Answer: Step up efforts even more to share Jesus’ love and the hope of His soon return, church leaders say.

Adventists believers in Europe and elsewhere were reeling after bomb attacks at the international airport and a subway station in Belgium’s capital, Brussels, killed more than 30 people on March 22.

Islamic State militants have claimed responsibility for the bloodshed, and authorities have warned that additional attacks may follow.

Church leaders said, however, that Adventists have no reason to respond with fear but instead to pray and seek more practical ways to shower Christ-like compassion on those who are hurting.

“While in our prophetic understanding we know that evil and bloodshed will blight our world until our Savior’s return, it is nevertheless our duty to represent and share Christ’s love to those who are grieving and suffering,” said Ian Sweeney, leader of the Adventist Church in Britain and Ireland, a region that also has experienced terrorist attacks in recent years.

“Our response to acts of hatred must be acts of Christ’s love,” Sweeney said.

He said the acts of love included “our prayers, comfort, and acts of practical kindness as opportunities rise.”

  • Church leaders praised the example of 300 youth, pictured, who shared Jesus' love in Brussels on Sabbath.

  • Among the Global Youth Day activities, young people sorted clothing for refugees in Brussels last Sabbath.

  • Young people also delivered baskets of fruit.

  • Adventist youth providing food to needy people in Brussels on Sabbath.

  • Ted Wilson asked Adventists to continue "to provide Christ's ministry of compassion during this traumatic situation.”

Have Mission, Will Travel

Raafat Kamal, president of the church’s Trans-European Division, said terrorists aim to stir up fear and hatred, which are “totally contrary to the way of the people of God.”

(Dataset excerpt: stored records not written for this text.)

[src/rtl/gpio_pin_ctl.sv]
module gpio_pin_ctl
  import gpio_spi_pkg::*;
#(
  parameter pin_role_e ROLE  = ROLE_GPIO_ONLY,
  parameter bit        HS_EN = 1'b1
) (
  input  pin_cfg_t   cfg,
  input  logic       data_bit,
  input  logic       spi_en,
  input  logic [1:0] spi_mode,
  input  logic       spi_out_bit,
  input  logic       spi_oe_bit,
  input  logic       sync_bit,
  output logic       pad_out,
  output logic       pad_oe,
  output logic       pad_od,
  output logic       pad_pu,
  output logic       pad_hs,
  output logic       irq
);

  logic owned;
  logic auto_dir;
  logic val;
  logic dir;

  if (ROLE == ROLE_SPI_ALWAYS) begin : g_always
    assign owned    = spi_en;
    assign auto_dir = owned && (spi_mode == MODE_MASTER || spi_mode == MODE_SLAVE);
    logic unused_always;
    assign unused_always = ^{cfg.spi_sel, cfg.rsvd};
  end else if (ROLE == ROLE_SPI_SELECT) begin : g_select
    assign owned    = spi_en && cfg.spi_sel;
    assign auto_dir = owned && (spi_mode == MODE_MASTER || spi_mode == MODE_SLAVE);
    logic unused_select;
    assign unused_select = cfg.rsvd;
  end else if (ROLE == ROLE_SPI_VALUE_ONLY) begin : g_value
    assign owned    = spi_en && cfg.spi_sel;
    assign auto_dir = 1'b0;
    logic unused_value;
    assign unused_value = ^{spi_mode, spi_oe_bit, cfg.rsvd};
  end else begin : g_gpio
    assign owned    = 1'b0;
    assign auto_dir = 1'b0;
    logic unused_gpio;
    assign unused_gpio = ^{spi_en, spi_mode, spi_out_bit, spi_oe_bit, cfg.spi_sel, cfg.rsvd};
  end

  assign val = owned    ? spi_out_bit : data_bit;
  assign dir = auto_dir ? spi_oe_bit  : cfg.oe;

  always_comb begin
    if (cfg.od) begin
      pad_out = 1'b0;
      pad_oe  = dir && !val;
    end else begin
      pad_out = val;
      pad_oe  = dir;
    end
  end

  assign pad_od = cfg.od;
  assign pad_pu = cfg.pu;

  if (HS_EN) begin : g_hs_on
    assign pad_hs = cfg.hs;
  end else begin : g_hs_off
    assign pad_hs = 1'b0;
  end

  assign irq = cfg.irq_en && (sync_bit != cfg.irq_low);

endmodule

[src/rtl/gpio_spi_port.sv]
module gpio_spi_port
  import gpio_spi_pkg::*;
#(
  parameter int         NPIN        = 5,
  parameter int         PIN_BASE    = 3,
  parameter logic [7:0] CFG_BASE    = 8'h10,
  parameter logic [7:0] DATA_ADDR   = 8'h01,
  parameter int         SYNC_STAGES = 2,
  parameter bit         HS_EN       = 1'b1
) (
  input  logic            clk,
  input  logic            rst_n,
  input  logic [7:0]      bus_addr,
  input  logic [7:0]      bus_wdata,
  input  logic            bus_we,
  output logic [7:0]      bus_rdata,
  input  logic            spi_en,
  input  logic [1:0]      spi_mode,
  input  logic [NPIN-1:0] spi_out,
  input  logic [NPIN-1:0] spi_oe,
  input  logic [NPIN-1:0] pin_in,
  output logic [NPIN-1:0] pad_out,
  output logic [NPIN-1:0] pad_oe,
  output logic [NPIN-1:0] pad_od,
  output logic [NPIN-1:0] pad_pu,
  output logic [NPIN-1:0] pad_hs,
  output logic [NPIN-1:0] pin_sync_o,
  output logic [NPIN-1:0] pin_irq
);

  pin_cfg_t [NPIN-1:0] cfg;
  logic     [NPIN-1:0] data_bits;
  logic     [NPIN-1:0] sync_bits;

  gpio_cfg_regs #(
    .NPIN      (NPIN),
    .PIN_BASE  (PIN_BASE),
    .CFG_BASE  (CFG_BASE),
    .DATA_ADDR (DATA_ADDR)
  ) u_regs (
    .clk    (clk),
    .rst_n  (rst_n),
    .addr   (bus_addr),
    .wdata  (bus_wdata),
    .we     (bus_we),
    .rdata  (bus_rdata),
    .cfg_o  (cfg),
    .data_o (data_bits)
  );

  gpio_in_sync #(
    .NPIN   (NPIN),
    .STAGES (SYNC_STAGES)
  ) u_sync (
    .clk   (clk),
    .rst_n (rst_n),
    .din   (pin_in),
    .dout  (sync_bits)
  );

  assign pin_sync_o = sync_bits;

  for (genvar i = 0; i < NPIN; i++) begin : g_pin
    localparam pin_role_e ROLE = role_of(PIN_BASE + i);
    gpio_pin_ctl #(
      .ROLE  (ROLE),
      .HS_EN (HS_EN)
    ) u_pin (
      .cfg         (cfg[i]),
      .data_bit    (data_bits[i]),
      .spi_en      (spi_en),
      .spi_mode    (spi_mode),
      .spi_out_bit (spi_out[i]),
      .spi_oe_bit  (spi_oe[i]),
      .sync_bit    (sync_bits[i]),
      .pad_out     (pad_out[i]),
      .pad_oe      (pad_oe[i]),
      .pad_od      (pad_od[i]),
      .pad_pu      (pad_pu[i]),
      .pad_hs      (pad_hs[i]),
      .irq         (pin_irq[i])
    );
  end

endmodule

“Such acts must not deter us from our mission — and that includes travel through international airports as needed,” he said.

The Seventh-day Adventist Church’s mission is to fulfill Jesus’ Great Commission in Matthew 28:19-20 to “make disciples of all the nations, baptizing them in the name of the Father and of the Son and of the Holy Spirit,teaching them to observe all things that I have commanded you.” The church also proclaims the three angels’ message of Jesus’ soon coming in Revelation 14:6-12.

Adventist Church employees engage in considerable travel as they seek to spread the gospel, including within the Trans-European Division, a territory that encompasses 22 countries stretching from Iceland in the north to Greece and Cyprus in the south, and from the Netherlands across the Balkans and up through the Adriatic into Scandinavia.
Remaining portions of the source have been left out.